高血圧
高血圧
血圧とは心臓から送り出された血液が動脈の内壁を押す力のことで、高血圧症は、正常範囲よりも高い血圧が続く病態をいいます。血管の内壁は本来弾力性がありますが、血圧が高い状態が続くと血管の壁に圧力が掛り、次第に厚く、硬くなります。これが高血圧による動脈硬化です。また、血管に弾力性があるときは、血圧は基準値以下に収まりますが、動脈硬化などで血管が硬くなり又内腔が狭くなると、血液が通りにくくなるのでそれを補うために心臓がより強い力で全身に血液を送る為、血圧が上がります。こうした悪循環が常態化してしまうのが高血圧症です。
高血圧には、他の疾患や薬剤の副作用が原因で起こる二次性高血圧と、原因のはっきりしない本態性高血圧がありますが、日本人の高血圧症の約90%が本態性高血圧といわれています。本態性高血圧は、遺伝的要因と塩分の摂り過ぎ、肥満、過度な飲酒、喫煙、運動不足、精神的なストレスなどの環境的要因が重なって発症すると考えられています。

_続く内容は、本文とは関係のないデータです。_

This is an optimization exercise on Yosys and OpenROAD, whose aim is small area, not a production implementation.
The RTL was checked by simulation tests, not by an equivalence proof against the original design.
Power is estimated from default activity; no workload was simulated.

==> flow/design.v <==
module timer_top (sys_clk, sys_rst_n, tim_psel, tim_pwrite, tim_penable, tim_paddr, tim_pwdata, tim_prdata, tim_pstrb, tim_pready, tim_pslverr, tim_int, dbg_mode);
	input wire sys_clk, sys_rst_n;
	input wire tim_psel, tim_pwrite, tim_penable, dbg_mode;
	input wire [11:0] tim_paddr;
	input wire [31:0] tim_pwdata;
	input wire [3:0] tim_pstrb;
	output wire [31:0] tim_prdata;
	output wire tim_pready, tim_pslverr, tim_int;
	reg acc;
	always @(posedge sys_clk or negedge sys_rst_n)
		if (!sys_rst_n) acc <= 1'b0;
		else            acc <= tim_psel & tim_penable & ~acc;
	wire wr = acc &  tim_pwrite;
	wire rd = acc & ~tim_pwrite;
	wire [31:0] wdata = tim_pwdata;
	wire [3:0]  strb  = tim_pstrb;
	wire a_ok   = (tim_paddr[11:5] == 7'd0) && (tim_paddr[1:0] == 2'd0);
	wire [2:0] ai = tim_paddr[4:2];
	wire is_tcr   = a_ok && (ai == 3'd0);
	wire is_tdr0  = a_ok && (ai == 3'd1);
	wire is_tdr1  = a_ok && (ai == 3'd2);
	wire is_tcmp0 = a_ok && (ai == 3'd3);
	wire is_tcmp1 = a_ok && (ai == 3'd4);
	wire is_tier  = a_ok && (ai == 3'd5);
	wire is_tisr  = a_ok && (ai == 3'd6);
	wire is_thcsr = a_ok && (ai == 3'd7);
	reg timer_en, div_en;
	reg [3:0] div_val;
	reg int_en, halt_req, int_st;
	reg [31:0] tcmp0, tcmp1;
	reg [31:0] tdr0, tdr1;
	reg [63:0] cnt;
	reg load_back, tdr_wr_en, cnt_clr, int_clr;
	reg int_st_q, halt_ack, halt_ack_q, timer_en_q, cnt_en, rst_q;
	reg [7:0] cnt_div;
	wire tcr_wr = wr & is_tcr;
	wire err_div_val = strb[1] & (wdata[11:8] > 4'd8);
	wire err_run = timer_en & ((strb[0] & (wdata[1] != div_en)) | (strb[1] & (wdata[11:8] != div_val)));
	wire error_res = tcr_wr & (err_div_val | err_run);
	always @(posedge sys_clk or negedge sys_rst_n) begin
		if (!sys_rst_n) begin
			timer_en <= 1'b0;
			div_en   <= 1'b0;
			div_val  <= 4'd1;
			int_en   <= 1'b0;
			halt_req <= 1'b0;
		end else begin
			if (tcr_wr & ~error_res & strb[0]) begin
				timer_en <= wdata[0];
				div_en   <= wdata[1];
			end
			if (tcr_wr & ~error_res & strb[1])
				div_val <= wdata[11:8];
			if (wr & is_tier & strb[0])
				int_en <= wdata[0];
			if (wr & is_thcsr & strb[0])
				halt_req <= wdata[0];
		end
	end
	genvar b;
	generate for (b = 0; b < 4; b = b + 1) begin : g_cmp
		always @(posedge sys_clk) begin
			if (!sys_rst_n) begin
				tcmp0[8*b+7:8*b] <= 8'hFF;
				tcmp1[8*b+7:8*b] <= 8'hFF;
			end else begin
				if (wr & is_tcmp0 & strb[b]) tcmp0[8*b+7:8*b] <= wdata[8*b+7:8*b];
				if (wr & is_tcmp1 & strb[b]) tcmp1[8*b+7:8*b] <= wdata[8*b+7:8*b];
			end
		end
	end endgenerate
	wire tdr_wr = wr & (is_tdr0 | is_tdr1);
	wire tdr_lb = load_back & ~tdr_wr;
	generate for (b = 0; b < 4; b = b + 1) begin : g_tdr
		always @(posedge sys_clk) begin
			if (wr & is_tdr0 & strb[b])  tdr0[8*b+7:8*b] <= wdata[8*b+7:8*b];
			else if (tdr_lb)             tdr0[8*b+7:8*b] <= cnt[8*b+7:8*b];
			if (wr & is_tdr1 & strb[b])  tdr1[8*b+7:8*b] <= wdata[8*b+7:8*b];
			else if (tdr_lb)             tdr1[8*b+7:8*b] <= cnt[32+8*b+7:32+8*b];
		end
	end endgenerate
	always @(posedge sys_clk) begin
		tdr_wr_en  <= tdr_wr;
		cnt_clr    <= tcr_wr & strb[0] & timer_en & ~wdata[0];
		int_clr    <= wr & is_tisr & int_st & wdata[0] & strb[0];
		int_st_q   <= int_st;
		halt_ack   <= dbg_mode & halt_req;
		halt_ack_q <= halt_ack;
		timer_en_q <= timer_en;
		rst_q      <= ~sys_rst_n;
	end
	localparam NB = 64 / 16;
	wire [NB-1:0] blk_ones;
	wire [NB:0]   blk_c;
	wire [63:0]   inc_c;
	assign blk_c[0] = cnt_en;
	genvar gi, gj;
	generate for (gi = 0; gi < NB; gi = gi + 1) begin : g_blk
		assign blk_ones[gi] = &cnt[16*gi +: 16];
		assign blk_c[gi+1]  = blk_c[gi] & blk_ones[gi];
		assign inc_c[16*gi] = blk_c[gi];
		for (gj = 1; gj < 16; gj = gj + 1) begin : g_bit
			assign inc_c[16*gi+gj] = inc_c[16*gi+gj-1] & cnt[16*gi+gj-1];
		end
	end endgenerate
	wire all_ones = &blk_ones;
	wire cnt_zero = cnt_clr | all_ones | ~sys_rst_n;
	wire cnt_ld  = ~cnt_zero &  tdr_wr_en;
	wire cnt_inc = ~cnt_zero & ~tdr_wr_en;
	always @(posedge sys_clk) begin
		cnt       <= ({64{cnt_ld}} & {tdr1, tdr0}) | ({64{cnt_inc}} & (cnt ^ inc_c));
		load_back <= cnt_zero | (cnt_inc & cnt_en);
	end
	wire en_rise = timer_en & ~timer_en_q;
	wire no_div  = ~div_en | (div_val == 4'd0);
	wire [7:0] div_mask = ~(8'hFF << div_val);
	wire div_term = ((cnt_div | ~div_mask) == 8'hFF);
	always @(posedge sys_clk) begin
		if (!timer_en) begin
			cnt_en  <= 1'b0;
			cnt_div <= 8'd0;
		end else if (halt_ack) begin
			cnt_en  <= 1'b0;
		end else if (no_div | en_rise | div_term) begin
			cnt_en  <= ~en_rise;
			cnt_div <= 8'd0;
		end else begin
			cnt_en  <= 1'b0;
			cnt_div <= cnt_div + 8'd1;
		end
	end
	wire cmp_hit = ~(|({tdr1, tdr0} ^ {tcmp1, tcmp0})) & ~rst_q;
	always @(posedge sys_clk or negedge sys_rst_n)
		if (!sys_rst_n)   int_st <= 1'b0;
		else if (int_clr) int_st <= 1'b0;
		else if (cmp_hit) int_st <= 1'b1;
	assign tim_int = int_en & int_st;
	reg [31:0] rdata;
	always @(*) begin
		rdata = 32'd0;
		if (a_ok)
			case (ai)
				3'd0: rdata = {20'd0, div_val, 6'd0, div_en, timer_en};
				3'd1: rdata = tdr0;
				3'd2: rdata = tdr1;
				3'd3: rdata = tcmp0;
				3'd4: rdata = tcmp1;
				3'd5: rdata = {31'd0, int_en};
				3'd6: rdata = {31'd0, int_st_q};
				3'd7: rdata = {30'd0, halt_ack_q, halt_req};
			endcase
	end
	assign tim_prdata  = rd ? rdata : 32'd0;
	assign tim_pready  = acc;
	assign tim_pslverr = error_res;
endmodule
This is an optimization exercise on Yosys and OpenROAD, whose aim is small area, not a production implementation. Only simulation tests tie the RTL to the original design; equivalence was not proved. No driver is modelled on the clock port, so clocking that relies on it looks cheaper here than on a real chip. Power is estimated from default activity; no workload was simulated.

Design top, start of the top module:
module top(
input clk,
input rst,
input minplus, hrplus,
output [3:0]out,
output [6:0]Display,
output ledtest,
output plustest
    );
clock: 10.0 ns
lec_check: 0
cap_margin: 20
core_margin: 2
core_utilization: 70
place_density: 0.8
slew_margin: 20
standard.sh (not shown) runs the stock make flow with config.mk's settings and CLKGATE_MAP_FILE= SYNTH_SCRIPT=/design/flow/synth_recipe.tcl, a recipe that flattens the netlist after the stock synthesis.
==> flow/flow/run.sh <==
#!/bin/bash
# Own layout flow: the standard ORFS flow, with these changes:
#  - synthesis: the standard flow's synthesis script, but without the adder extraction
#    (ADDER_MAP_FILE empty) and with area-only ABC scripts (deepsyn with a
#    few seeds, then amap) in place of ORFS's delay-driven one; the smallest
#    mapping is kept (flow/abc_override.tcl);
#  - port buffers: sky130_fd_sc_hd__buf_1 instead of the resizer's default;
#  - clock: instead of an H-tree, flow/pre_cts.tcl (run by ORFS's CTS step
#    before clock_tree_synthesis, which then leaves the buffered clock alone)
#    drives the registers from a few clock buffers fed by the clock port.
# Each tool's output goes to the ORFS logs under orfs/logs; make's own output
# goes to flow_make.log in this folder.
set -euo pipefail
W=$(pwd)
mkdir -p "$W/abc_scripts"
scripts=""
for seed in $(seq 0 15); do
  f="$W/abc_scripts/deepsyn_$seed.abc"
  printf '%s\n' strash '&get -n' "&deepsyn -S $seed -J 50 -T 120" '&put' 'dch -f' amap > "$f"
  scripts="$scripts $f"
done
{
  printf 'set own_abc_scripts {%s}\n' "$scripts"
  cat "$W/flow/abc_override.tcl"
  cat "$W/synth_recipe.tcl"
} > "$W/own_synth.tcl"
export OWN_CLK_GROUPS=3
export OWN_CLK_BUF=sky130_fd_sc_hd__clkbuf_8
bash "$W/standard.sh" "SYNTH_SCRIPT=$W/own_synth.tcl" "ADDER_MAP_FILE=" \
  "BUFFER_PORTS_ARGS=-buffer_cell sky130_fd_sc_hd__buf_1" \
  "PRE_CTS_TCL=$W/flow/pre_cts.tcl" finish > "$W/flow_make.log" 2>&1
==> flow/flow/abc_override.tcl <==
# Yosys's abc pass as ORFS calls it, but run once per ABC script in
# own_abc_scripts (in place of the script ORFS gives it, and without the
# delay target); the mapping with the smallest cell area is kept.
proc own_area {} {
  global own_liberty
  set s [tee -q -s result.string stat -liberty $own_liberty]
  if { [regexp {Chip area for module '[^']*': ([0-9.eE+-]+)} $s -> a] } {
    return $a
  }
  return 1e30
}
proc abc {args} {
  global own_abc_scripts own_liberty
  set i [lsearch -exact $args -D]
  if { $i >= 0 } { set args [lreplace $args $i [expr { $i + 1 }]] }
  set own_liberty [lindex $args [expr { [lsearch -exact $args -liberty] + 1 }]]
  set i [expr { [lsearch -exact $args -script] + 1 }]
  yosys design -save own_pre_abc
  set best 1e30
  set n 0
  foreach script $own_abc_scripts {
    if { $n > 0 } { yosys design -load own_pre_abc }
    yosys abc {*}[lreplace $args $i $i $script]
    set a [own_area]
    puts "own abc: $script gives cell area $a"
    if { $a < $best } {
      set best $a
      yosys design -save own_best_abc
    }
    incr n
  }
  yosys design -load own_best_abc
  puts "own abc: kept cell area $best"
}
==> flow/flow/pre_cts.tcl <==
# Clock distribution without CTS: the registers are split into
# OWN_CLK_GROUPS groups by position (k-means), and each group's clock pins
# are driven by one OWN_CLK_BUF buffer at the group's centroid, fed straight
# from the clock port.
set dbu [[ord::get_db_tech] getDbUnitsPerMicron]
set pins {}
set pts {}
foreach p [get_pins -hierarchical */CLK] {
  set bb [[[sta::sta_to_db_pin $p] getInst] getBBox]
  lappend pins $p
  lappend pts [list [expr {([$bb xMin] + [$bb xMax]) / 2.0 / $dbu}] [expr {([$bb yMin] + [$bb yMax]) / 2.0 / $dbu}]]
}
set k $::env(OWN_CLK_GROUPS)
set n [llength $pins]
# initial centres: registers spread along the sorted x order
set order [lsort -real -indices [lmap q $pts {lindex $q 0}]]
set cent {}
for {set i 0} {$i < $k} {incr i} {
  lappend cent [lindex $pts [lindex $order [expr {int(($i + 0.5) * $n / $k)}]]]
}
for {set it 0} {$it < 50} {incr it} {
  set asg {}
  foreach q $pts {
    set best 0; set bd 1e30
    for {set i 0} {$i < $k} {incr i} {
      set c [lindex $cent $i]
      set d [expr {abs([lindex $q 0] - [lindex $c 0]) + abs([lindex $q 1] - [lindex $c 1])}]
      if {$d < $bd} { set bd $d; set best $i }
    }
    lappend asg $best
  }
  set new {}
  for {set i 0} {$i < $k} {incr i} {
    set sx 0; set sy 0; set m 0
    foreach q $pts a $asg { if {$a == $i} { set sx [expr {$sx + [lindex $q 0]}]; set sy [expr {$sy + [lindex $q 1]}]; incr m } }
    if {$m > 0} { lappend new [list [expr {$sx / $m}] [expr {$sy / $m}]] } else { lappend new [lindex $cent $i] }
  }
  set cent $new
}
for {set i 0} {$i < $k} {incr i} {
  set grp {}
  foreach p $pins a $asg { if {$a == $i} { lappend grp $p } }
  if {[llength $grp] == 0} { continue }
  puts "clock buffer $i at [lindex $cent $i] for [llength $grp] registers"
  insert_buffer -buffer_cell $::env(OWN_CLK_BUF) -net clk -load_pins $grp -buffer_name clkbuf_own_$i -location [lindex $cent $i]
}
The starting point produced a clean layout.
From an optimization exercise on the open Yosys and OpenROAD flow, aimed at small area; shortcuts taken in it are not production practice. Where RTL was checked, it was by simulation tests only, not by an equivalence proof against the original.

==> inputs of build 4 <==
## cordic_B
module cordic_B(
  input                     clk,
  input                     rst_n,
  input  signed [31:0]      x,
  input  signed [31:0]      y,
  input                     start,
  input                     start1,
  output wire signed [31:0] angle,
  output wire signed [31:0] anglef
);
export LEC_CHECK = 0
export CAP_MARGIN = 20
export CORE_MARGIN = 2
export CORE_UTILIZATION = 40
export CTS_BUF_LIST = sky130_fd_sc_hd__clkbuf_16
export CTS_CLUSTER_DIAMETER = 80
export CTS_CLUSTER_SIZE = 24
export PLACE_DENSITY = 0.6
export SLEW_MARGIN = 20
create_clock -name core_clock -period 6.0 [get_ports {clk}]
standard.sh (not shown) runs the stock make flow with config.mk's settings and CLKGATE_MAP_FILE= SYNTH_SCRIPT=/design/flow/synth_recipe.tcl, a recipe that flattens the netlist after the stock synthesis.
==> flow/flow/run.sh <==
#!/bin/bash
# Own layout flow: the standard ORFS flow (standard.sh), with two changes:
#  - ABC maps the logic with an area-oriented script (flow/abc.script) in
#    place of ORFS's abc_speed.script; Yosys's synthesis script and every
#    register it makes are unchanged;
#  - port buffers use the platform's smallest buffer.
set -euo pipefail
here=$(pwd)
rm -rf "$here/scripts"
cp -r "$FLOW_HOME/scripts" "$here/scripts"
cp "$here/flow/abc.script" "$here/scripts/abc_speed.script"
export SCRIPTS_DIR="$here/scripts"
export BUFFER_PORTS_ARGS="-buffer_cell sky130_fd_sc_hd__buf_1"
bash standard.sh > "$here/standard_flow.log" 2>&1
==> flow/flow/abc.script <==
&get -n
&st
&dch -f
&nf -a -R 1000
&put
buffer -c
topo
stime -c
upsize -c
dnsize -c
==> trial 31 (differences from build 4) <==
- CORE_UTILIZATION: 40 -> 55
- PLACE_DENSITY: 0.6 -> 0.75
==> notes <==
Between trial 31 and build 4, the lower first-iteration DRC count is in build 4 (gap 39%, measured against build 4).
Of trial 31 and build 4, trial 31 has the higher utilization (gap 15 points).
In trial 31 the clock skew is higher than in build 4, by 0.012 ns.
Routed wire length: trial 31 is smaller than build 4 (1.5%).
Of build 4 and trial 31, build 4 has the higher final area (gap about 1.6%, measured against trial 31).
Worst hold slack: trial 31 is lower than build 4 (0.0087 ns).
Global-route usage: trial 31 is higher than build 4 (5.6 points).
Against build 4, the register-to-register slack of trial 31 is lower by 0.22 ns.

高血圧症は自覚症状に乏しく、なかなか気づくことができませんが、そのままにしておくと、動脈硬化を生じて心不全や狭心症、心筋梗塞といった心臓血管系の病気をまねいたり、脳出血・脳梗塞の原因になったりします。また眼の網膜の毛細血管に損傷を生じ視力障害が出現することもあります。症状がなくとも高血圧を放置しておくことは禁物です。
高血圧の治療は、食事療法と運動療法、薬物療法が基本です。また、定期的かつ決まった時間に血圧を測定してご自身の血圧を管理しましょう。
血圧上昇の要因の一つに塩分の過剰摂取があります。塩分制限(減塩)が治療の基本です。塩分摂取量は食事の内容や量に関係するため、普段よく食べる食品や料理などの見直しをしてみましょう。また、適切なエネルギー摂取で肥満の改善や予防を心がけることも大切です。
適切な運動には血圧を下げる効果があります。またインスリンの働きを改善する作用があり、高血圧を含む「生活習慣病」すべてに非常に重要な治療法です。ただし、重症の高血圧の方、労作性狭心症や心不全、腎不全、重症の眼底網膜病変などを合併している方は運動に注意が必要です。運動をはじめるにあたっては、医師と相談してください。運動は週に3回以上行うのが理想的です。
高血圧の治療に使用される薬剤は降圧薬と呼ばれています。降圧薬にはいろいろな種類があり、治療は患者さん一人ひとりに適した方法で行う必要があります。